:: Records for the exercise

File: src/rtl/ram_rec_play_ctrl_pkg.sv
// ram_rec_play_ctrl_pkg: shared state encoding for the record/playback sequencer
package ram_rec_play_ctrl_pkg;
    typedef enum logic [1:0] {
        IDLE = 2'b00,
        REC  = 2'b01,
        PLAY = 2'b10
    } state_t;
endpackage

::::

▶ **Activity**
From the line containing "typedef enum logic" down to the end of the listing above, return each line exactly as it appears and nothing more.

▶ **Response below**
    typedef enum logic [1:0] {
        IDLE = 2'b00,
        REC  = 2'b01,
        PLAY = 2'b10
    } state_t;
endpackage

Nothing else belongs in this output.